Thermal cooling performance of convective non-Newtonian nanofluid flowing with variant power-index across moving extending surface

• Published in: Scientific reports Vol. 12; no. 1; p. 8714
• Main Authors: Ferdows, M., Shamshuddin, MD, Salawu, S. O., Sun, Shuyu
• Format: Journal Article
• Language: English
• Published: London Nature Publishing Group UK 24.05.2022; Nature Publishing Group; Nature Portfolio
• Subjects: 639/166; 639/705; 639/766; Computer applications; Differential equations; Humanities and Social Sciences; multidisciplinary; Nanoparticles; Nanotechnology; Ordinary differential equations; Partial differential equations; Science; Science (multidisciplinary); Thermal conductivity; Velocity
• ISSN: 2045-2322; 2045-2322
• DOI: 10.1038/s41598-022-12333-y

This communication focuses on assessing the effectiveness of nanoparticles, and a power-law variation fluid on a moving stretching surface is analyzed.

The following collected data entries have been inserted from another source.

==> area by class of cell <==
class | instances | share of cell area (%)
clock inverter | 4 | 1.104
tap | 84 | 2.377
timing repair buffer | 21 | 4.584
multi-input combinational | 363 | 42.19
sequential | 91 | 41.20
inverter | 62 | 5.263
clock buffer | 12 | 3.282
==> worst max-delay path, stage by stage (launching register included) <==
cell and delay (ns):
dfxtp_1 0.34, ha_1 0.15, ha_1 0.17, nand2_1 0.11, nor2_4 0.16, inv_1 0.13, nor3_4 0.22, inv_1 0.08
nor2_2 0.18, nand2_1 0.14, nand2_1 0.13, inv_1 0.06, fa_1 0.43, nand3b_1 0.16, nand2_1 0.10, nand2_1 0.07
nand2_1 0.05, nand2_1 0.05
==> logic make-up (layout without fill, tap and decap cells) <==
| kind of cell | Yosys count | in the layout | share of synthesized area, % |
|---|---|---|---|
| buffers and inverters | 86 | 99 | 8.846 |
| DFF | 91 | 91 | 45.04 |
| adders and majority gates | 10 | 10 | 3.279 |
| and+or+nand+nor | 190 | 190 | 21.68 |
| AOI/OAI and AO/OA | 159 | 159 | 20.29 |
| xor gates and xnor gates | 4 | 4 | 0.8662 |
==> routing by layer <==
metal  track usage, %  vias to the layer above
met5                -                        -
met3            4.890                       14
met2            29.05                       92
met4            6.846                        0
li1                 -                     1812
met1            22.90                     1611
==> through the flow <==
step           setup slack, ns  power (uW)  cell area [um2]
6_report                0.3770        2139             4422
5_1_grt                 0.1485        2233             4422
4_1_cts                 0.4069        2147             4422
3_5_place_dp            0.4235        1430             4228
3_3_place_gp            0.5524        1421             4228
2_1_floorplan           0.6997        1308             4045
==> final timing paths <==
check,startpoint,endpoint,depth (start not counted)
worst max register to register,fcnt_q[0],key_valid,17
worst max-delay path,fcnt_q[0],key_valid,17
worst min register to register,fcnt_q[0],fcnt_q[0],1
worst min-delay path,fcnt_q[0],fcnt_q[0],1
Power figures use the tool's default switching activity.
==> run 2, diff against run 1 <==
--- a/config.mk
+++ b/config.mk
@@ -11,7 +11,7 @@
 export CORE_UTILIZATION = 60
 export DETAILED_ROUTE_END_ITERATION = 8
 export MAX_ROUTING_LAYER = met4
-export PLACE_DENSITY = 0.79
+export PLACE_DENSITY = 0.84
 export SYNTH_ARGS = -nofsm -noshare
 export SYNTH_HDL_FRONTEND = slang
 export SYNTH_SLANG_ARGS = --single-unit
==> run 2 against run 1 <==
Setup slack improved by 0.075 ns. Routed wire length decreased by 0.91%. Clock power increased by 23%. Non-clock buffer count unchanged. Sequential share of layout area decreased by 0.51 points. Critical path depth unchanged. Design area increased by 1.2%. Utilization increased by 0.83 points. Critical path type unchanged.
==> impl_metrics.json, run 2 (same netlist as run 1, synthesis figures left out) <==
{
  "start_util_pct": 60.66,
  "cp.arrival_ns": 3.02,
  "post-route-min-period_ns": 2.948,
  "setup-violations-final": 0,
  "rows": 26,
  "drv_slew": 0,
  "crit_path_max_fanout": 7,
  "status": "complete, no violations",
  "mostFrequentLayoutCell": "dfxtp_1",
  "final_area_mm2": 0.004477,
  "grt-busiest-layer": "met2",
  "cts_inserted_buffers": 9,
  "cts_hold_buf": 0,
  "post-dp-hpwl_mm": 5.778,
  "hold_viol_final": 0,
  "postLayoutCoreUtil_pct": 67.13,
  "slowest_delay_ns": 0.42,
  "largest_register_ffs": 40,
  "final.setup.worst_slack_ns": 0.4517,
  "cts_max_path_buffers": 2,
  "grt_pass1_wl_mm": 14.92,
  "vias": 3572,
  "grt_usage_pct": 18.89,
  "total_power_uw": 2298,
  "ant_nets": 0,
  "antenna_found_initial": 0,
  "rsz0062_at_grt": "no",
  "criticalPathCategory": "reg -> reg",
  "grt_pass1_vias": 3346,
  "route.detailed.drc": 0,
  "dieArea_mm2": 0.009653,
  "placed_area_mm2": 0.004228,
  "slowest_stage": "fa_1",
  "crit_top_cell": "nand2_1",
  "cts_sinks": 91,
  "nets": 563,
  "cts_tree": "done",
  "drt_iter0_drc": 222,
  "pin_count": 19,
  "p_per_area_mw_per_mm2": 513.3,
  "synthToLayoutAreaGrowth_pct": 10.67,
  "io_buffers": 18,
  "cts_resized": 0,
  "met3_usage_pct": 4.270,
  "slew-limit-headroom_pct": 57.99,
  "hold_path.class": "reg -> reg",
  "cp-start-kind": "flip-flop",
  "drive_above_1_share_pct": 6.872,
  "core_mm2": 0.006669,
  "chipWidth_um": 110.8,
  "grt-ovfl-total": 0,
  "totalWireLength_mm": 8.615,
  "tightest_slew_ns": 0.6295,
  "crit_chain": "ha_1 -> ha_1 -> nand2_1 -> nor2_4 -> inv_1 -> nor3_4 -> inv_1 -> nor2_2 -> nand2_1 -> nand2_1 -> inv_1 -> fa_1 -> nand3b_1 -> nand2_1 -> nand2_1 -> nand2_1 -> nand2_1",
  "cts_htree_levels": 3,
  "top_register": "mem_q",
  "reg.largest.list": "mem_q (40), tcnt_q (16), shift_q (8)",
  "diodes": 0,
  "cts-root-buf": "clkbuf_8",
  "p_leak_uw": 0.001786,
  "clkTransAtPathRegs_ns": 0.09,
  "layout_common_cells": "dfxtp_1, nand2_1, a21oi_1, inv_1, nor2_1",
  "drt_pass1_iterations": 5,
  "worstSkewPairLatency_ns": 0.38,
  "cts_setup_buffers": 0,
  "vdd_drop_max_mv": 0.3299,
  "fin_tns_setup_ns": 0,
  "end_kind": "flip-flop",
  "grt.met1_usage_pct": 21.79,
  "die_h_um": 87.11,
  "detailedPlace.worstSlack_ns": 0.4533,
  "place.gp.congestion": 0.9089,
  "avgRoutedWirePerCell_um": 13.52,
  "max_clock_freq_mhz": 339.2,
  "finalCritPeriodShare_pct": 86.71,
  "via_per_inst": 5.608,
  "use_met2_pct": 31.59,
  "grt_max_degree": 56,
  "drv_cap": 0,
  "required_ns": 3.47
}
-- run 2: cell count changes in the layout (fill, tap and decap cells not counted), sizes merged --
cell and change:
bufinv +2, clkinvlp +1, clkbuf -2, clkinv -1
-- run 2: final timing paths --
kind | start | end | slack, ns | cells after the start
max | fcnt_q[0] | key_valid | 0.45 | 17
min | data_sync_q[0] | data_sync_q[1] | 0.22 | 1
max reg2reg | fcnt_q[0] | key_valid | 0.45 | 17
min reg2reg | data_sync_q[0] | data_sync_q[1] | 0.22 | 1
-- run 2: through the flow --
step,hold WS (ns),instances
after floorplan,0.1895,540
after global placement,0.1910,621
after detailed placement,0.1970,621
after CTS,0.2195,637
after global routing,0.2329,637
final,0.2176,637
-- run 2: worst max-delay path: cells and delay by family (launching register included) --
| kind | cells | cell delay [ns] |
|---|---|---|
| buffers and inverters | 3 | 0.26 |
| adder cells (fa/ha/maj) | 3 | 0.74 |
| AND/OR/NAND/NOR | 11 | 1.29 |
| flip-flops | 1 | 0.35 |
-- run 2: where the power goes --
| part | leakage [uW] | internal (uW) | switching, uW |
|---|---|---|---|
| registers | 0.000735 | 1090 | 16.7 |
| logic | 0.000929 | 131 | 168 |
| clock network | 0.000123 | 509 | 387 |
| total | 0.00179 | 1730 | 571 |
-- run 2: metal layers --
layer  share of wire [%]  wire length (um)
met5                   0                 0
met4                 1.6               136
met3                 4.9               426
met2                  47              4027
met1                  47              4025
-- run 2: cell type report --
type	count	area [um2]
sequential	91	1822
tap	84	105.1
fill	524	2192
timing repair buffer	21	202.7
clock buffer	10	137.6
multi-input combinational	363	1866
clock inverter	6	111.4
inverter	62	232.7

Newtonian fluids for different nanomaterials are considered due to its industrial demand. The partial differential equations describing the flow are transformed to ordinary differential equations by employing local similarity transformations and then solved numerically by an effective numerical approach, namely, the local nonsimilarity method (LNS). The numerical solution is computed for different parameters by using the computational software MATLAB. Different types of nanoparticles are considered, and the impact of those nanoparticles as well as the impact of different pertaining parameters on velocity, temperature, missing velocity slope, and missing temperature slope are presented graphically. Comparisons are made with the available results in the open literature. Our investigation conveys a better impact on Ag nanoparticles due to their higher thermal conductivity. Furthermore, an increase in the free stream velocity, missing temperature slope and velocity slope is enhanced, but after a point of separation, the missing temperature slope decays.